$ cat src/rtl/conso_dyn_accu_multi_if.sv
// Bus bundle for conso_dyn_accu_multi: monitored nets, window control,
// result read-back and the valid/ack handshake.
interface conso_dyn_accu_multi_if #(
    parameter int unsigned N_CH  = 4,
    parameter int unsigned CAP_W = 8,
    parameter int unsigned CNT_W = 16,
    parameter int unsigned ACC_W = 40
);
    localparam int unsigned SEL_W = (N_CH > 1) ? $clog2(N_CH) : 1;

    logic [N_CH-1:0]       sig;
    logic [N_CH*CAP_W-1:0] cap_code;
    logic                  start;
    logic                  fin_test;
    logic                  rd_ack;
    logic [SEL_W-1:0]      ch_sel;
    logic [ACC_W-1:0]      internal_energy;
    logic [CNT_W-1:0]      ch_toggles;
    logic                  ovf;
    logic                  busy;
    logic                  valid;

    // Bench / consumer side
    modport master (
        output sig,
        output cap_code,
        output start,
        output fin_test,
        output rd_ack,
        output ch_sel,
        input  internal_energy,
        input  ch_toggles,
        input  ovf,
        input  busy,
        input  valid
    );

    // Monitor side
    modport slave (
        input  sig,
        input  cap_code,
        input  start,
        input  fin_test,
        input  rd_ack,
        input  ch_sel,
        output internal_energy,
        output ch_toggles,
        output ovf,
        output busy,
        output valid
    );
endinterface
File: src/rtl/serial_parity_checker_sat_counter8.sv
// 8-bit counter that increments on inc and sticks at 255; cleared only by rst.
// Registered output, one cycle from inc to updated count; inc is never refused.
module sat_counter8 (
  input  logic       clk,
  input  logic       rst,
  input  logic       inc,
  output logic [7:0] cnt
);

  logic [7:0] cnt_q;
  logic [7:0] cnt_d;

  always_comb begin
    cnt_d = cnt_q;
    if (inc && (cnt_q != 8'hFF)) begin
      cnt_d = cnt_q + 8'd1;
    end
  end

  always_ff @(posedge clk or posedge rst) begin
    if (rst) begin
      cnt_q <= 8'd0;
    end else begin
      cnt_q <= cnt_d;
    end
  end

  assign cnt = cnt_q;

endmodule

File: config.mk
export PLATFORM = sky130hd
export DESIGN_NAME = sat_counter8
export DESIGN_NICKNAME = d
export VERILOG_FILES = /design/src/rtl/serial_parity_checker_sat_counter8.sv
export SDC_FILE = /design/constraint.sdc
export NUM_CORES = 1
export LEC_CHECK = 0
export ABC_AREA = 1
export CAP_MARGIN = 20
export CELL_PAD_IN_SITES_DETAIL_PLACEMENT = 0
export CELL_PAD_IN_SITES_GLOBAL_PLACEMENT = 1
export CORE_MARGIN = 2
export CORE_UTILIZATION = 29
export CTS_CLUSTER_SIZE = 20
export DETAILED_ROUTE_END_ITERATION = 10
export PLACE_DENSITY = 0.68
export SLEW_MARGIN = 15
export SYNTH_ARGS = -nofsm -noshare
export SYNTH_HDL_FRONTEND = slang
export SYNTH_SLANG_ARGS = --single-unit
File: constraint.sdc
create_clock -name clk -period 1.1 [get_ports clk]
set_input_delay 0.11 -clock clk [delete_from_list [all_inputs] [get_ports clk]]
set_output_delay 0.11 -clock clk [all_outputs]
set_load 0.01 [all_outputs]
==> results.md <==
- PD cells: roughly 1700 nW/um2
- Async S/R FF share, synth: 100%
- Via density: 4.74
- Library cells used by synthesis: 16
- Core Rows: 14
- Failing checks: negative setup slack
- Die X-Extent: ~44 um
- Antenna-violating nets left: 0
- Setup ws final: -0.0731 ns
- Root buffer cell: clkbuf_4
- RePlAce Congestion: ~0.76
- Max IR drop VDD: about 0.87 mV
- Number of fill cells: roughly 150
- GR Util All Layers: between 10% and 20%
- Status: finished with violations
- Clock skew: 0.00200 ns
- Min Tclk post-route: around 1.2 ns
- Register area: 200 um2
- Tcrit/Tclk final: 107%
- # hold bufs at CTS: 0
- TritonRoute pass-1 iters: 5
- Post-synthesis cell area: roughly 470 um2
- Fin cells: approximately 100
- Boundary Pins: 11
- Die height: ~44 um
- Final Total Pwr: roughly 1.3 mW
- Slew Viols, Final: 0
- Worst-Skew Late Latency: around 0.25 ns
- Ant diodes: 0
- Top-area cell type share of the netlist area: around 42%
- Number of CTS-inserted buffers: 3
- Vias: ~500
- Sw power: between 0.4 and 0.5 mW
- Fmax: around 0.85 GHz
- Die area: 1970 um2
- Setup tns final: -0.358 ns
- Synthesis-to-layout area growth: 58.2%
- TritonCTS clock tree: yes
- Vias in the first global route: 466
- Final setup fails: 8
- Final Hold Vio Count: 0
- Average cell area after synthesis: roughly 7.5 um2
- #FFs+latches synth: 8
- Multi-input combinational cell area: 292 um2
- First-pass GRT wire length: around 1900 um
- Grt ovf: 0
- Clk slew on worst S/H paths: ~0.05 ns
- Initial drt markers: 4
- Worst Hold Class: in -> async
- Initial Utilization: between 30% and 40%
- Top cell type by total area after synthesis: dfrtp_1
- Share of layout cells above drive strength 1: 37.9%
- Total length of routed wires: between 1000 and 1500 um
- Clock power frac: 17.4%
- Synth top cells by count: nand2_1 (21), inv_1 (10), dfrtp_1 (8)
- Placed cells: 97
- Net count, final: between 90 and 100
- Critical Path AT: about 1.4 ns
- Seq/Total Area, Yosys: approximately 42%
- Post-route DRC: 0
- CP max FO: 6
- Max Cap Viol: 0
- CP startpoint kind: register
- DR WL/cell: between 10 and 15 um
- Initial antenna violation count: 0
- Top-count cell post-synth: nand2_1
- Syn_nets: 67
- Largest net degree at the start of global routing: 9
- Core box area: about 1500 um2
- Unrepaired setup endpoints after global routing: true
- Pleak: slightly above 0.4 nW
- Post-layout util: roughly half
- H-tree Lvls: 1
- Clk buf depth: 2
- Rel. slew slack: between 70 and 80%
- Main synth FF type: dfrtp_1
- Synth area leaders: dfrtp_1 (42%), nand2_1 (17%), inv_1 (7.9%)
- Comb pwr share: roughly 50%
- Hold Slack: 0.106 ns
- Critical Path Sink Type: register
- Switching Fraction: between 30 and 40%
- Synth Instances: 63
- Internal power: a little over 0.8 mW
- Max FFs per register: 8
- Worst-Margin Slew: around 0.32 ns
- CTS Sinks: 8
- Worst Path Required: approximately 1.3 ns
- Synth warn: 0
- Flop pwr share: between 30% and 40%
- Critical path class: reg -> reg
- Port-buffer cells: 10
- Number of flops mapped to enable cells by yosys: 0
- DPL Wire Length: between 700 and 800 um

==

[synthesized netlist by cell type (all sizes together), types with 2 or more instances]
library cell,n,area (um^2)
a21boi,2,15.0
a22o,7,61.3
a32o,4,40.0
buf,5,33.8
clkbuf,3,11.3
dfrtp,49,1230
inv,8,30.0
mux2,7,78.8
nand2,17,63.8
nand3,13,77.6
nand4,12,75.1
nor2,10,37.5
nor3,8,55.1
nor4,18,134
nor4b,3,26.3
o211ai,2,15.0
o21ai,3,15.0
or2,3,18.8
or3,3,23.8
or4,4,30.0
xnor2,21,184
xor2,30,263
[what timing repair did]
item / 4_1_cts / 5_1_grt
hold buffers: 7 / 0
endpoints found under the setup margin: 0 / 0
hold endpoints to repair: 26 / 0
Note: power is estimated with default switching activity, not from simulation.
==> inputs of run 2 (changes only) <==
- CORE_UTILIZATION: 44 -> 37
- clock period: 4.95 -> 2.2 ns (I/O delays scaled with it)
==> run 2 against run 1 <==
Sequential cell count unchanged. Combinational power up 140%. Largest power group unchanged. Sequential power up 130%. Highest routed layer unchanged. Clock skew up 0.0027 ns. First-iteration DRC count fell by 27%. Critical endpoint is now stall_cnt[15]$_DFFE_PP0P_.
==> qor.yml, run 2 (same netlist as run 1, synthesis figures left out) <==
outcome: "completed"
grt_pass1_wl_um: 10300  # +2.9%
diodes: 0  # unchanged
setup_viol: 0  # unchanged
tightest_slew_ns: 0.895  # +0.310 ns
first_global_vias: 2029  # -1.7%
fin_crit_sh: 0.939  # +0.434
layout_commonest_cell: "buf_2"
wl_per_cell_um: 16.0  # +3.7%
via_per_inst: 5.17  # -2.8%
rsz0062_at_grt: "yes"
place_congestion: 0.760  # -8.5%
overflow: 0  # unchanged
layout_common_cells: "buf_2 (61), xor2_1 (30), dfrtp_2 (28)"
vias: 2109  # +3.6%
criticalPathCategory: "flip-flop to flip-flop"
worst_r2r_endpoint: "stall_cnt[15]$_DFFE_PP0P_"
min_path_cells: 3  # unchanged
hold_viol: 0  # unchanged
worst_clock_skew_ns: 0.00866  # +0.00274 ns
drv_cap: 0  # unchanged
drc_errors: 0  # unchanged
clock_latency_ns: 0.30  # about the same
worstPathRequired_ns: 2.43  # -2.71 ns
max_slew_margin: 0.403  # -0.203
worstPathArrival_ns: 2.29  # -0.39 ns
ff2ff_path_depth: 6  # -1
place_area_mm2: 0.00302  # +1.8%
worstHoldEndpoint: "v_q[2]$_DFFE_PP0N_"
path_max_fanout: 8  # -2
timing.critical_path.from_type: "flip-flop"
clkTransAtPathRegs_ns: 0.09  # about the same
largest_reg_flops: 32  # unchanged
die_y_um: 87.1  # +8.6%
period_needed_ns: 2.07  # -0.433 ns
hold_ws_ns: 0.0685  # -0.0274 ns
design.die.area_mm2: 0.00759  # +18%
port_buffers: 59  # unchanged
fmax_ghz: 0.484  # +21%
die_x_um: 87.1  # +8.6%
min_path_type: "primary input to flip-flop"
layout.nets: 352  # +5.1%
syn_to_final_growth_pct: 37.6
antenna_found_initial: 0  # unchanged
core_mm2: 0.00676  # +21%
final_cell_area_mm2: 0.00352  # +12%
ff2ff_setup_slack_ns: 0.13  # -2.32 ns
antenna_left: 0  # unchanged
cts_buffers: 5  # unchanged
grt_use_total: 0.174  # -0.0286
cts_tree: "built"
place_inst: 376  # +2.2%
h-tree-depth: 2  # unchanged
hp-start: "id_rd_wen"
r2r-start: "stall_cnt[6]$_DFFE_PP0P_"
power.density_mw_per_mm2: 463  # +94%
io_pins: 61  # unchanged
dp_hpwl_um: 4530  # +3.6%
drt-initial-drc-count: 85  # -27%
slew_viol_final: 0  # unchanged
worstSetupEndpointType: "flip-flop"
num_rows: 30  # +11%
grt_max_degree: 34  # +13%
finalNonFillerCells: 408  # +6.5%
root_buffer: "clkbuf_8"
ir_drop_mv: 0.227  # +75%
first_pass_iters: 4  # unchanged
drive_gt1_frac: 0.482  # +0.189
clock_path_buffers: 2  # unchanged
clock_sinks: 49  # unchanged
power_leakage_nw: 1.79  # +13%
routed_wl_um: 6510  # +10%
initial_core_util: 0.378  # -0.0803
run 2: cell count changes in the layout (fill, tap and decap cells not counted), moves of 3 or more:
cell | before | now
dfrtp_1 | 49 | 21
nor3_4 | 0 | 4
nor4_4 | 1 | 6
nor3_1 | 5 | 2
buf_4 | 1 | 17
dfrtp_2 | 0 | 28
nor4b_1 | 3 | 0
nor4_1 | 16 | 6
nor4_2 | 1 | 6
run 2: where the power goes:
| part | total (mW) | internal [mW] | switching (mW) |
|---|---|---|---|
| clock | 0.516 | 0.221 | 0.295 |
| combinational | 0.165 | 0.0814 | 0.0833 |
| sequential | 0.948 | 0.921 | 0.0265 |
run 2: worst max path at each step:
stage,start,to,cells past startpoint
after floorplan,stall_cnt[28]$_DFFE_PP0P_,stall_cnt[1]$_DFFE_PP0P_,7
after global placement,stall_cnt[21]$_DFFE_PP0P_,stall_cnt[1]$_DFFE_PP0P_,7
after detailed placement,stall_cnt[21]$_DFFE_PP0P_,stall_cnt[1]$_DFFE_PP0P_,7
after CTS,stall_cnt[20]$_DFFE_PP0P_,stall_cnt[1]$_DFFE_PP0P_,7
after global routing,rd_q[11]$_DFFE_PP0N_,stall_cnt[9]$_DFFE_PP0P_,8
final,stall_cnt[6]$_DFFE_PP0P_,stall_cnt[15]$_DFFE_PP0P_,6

TASK
Your answer should be the lines of the listing above between the line holding "nor4,18,134" and the line holding "# +0.00274 ns", inclusive, restated word for word and alone.

RESULT OF THE EXERCISE
nor4,18,134
nor4b,3,26.3
o211ai,2,15.0
o21ai,3,15.0
or2,3,18.8
or3,3,23.8
or4,4,30.0
xnor2,21,184
xor2,30,263
[what timing repair did]
item / 4_1_cts / 5_1_grt
hold buffers: 7 / 0
endpoints found under the setup margin: 0 / 0
hold endpoints to repair: 26 / 0
Note: power is estimated with default switching activity, not from simulation.
==> inputs of run 2 (changes only) <==
- CORE_UTILIZATION: 44 -> 37
- clock period: 4.95 -> 2.2 ns (I/O delays scaled with it)
==> run 2 against run 1 <==
Sequential cell count unchanged. Combinational power up 140%. Largest power group unchanged. Sequential power up 130%. Highest routed layer unchanged. Clock skew up 0.0027 ns. First-iteration DRC count fell by 27%. Critical endpoint is now stall_cnt[15]$_DFFE_PP0P_.
==> qor.yml, run 2 (same netlist as run 1, synthesis figures left out) <==
outcome: "completed"
grt_pass1_wl_um: 10300  # +2.9%
diodes: 0  # unchanged
setup_viol: 0  # unchanged
tightest_slew_ns: 0.895  # +0.310 ns
first_global_vias: 2029  # -1.7%
fin_crit_sh: 0.939  # +0.434
layout_commonest_cell: "buf_2"
wl_per_cell_um: 16.0  # +3.7%
via_per_inst: 5.17  # -2.8%
rsz0062_at_grt: "yes"
place_congestion: 0.760  # -8.5%
overflow: 0  # unchanged
layout_common_cells: "buf_2 (61), xor2_1 (30), dfrtp_2 (28)"
vias: 2109  # +3.6%
criticalPathCategory: "flip-flop to flip-flop"
worst_r2r_endpoint: "stall_cnt[15]$_DFFE_PP0P_"
min_path_cells: 3  # unchanged
hold_viol: 0  # unchanged
worst_clock_skew_ns: 0.00866  # +0.00274 ns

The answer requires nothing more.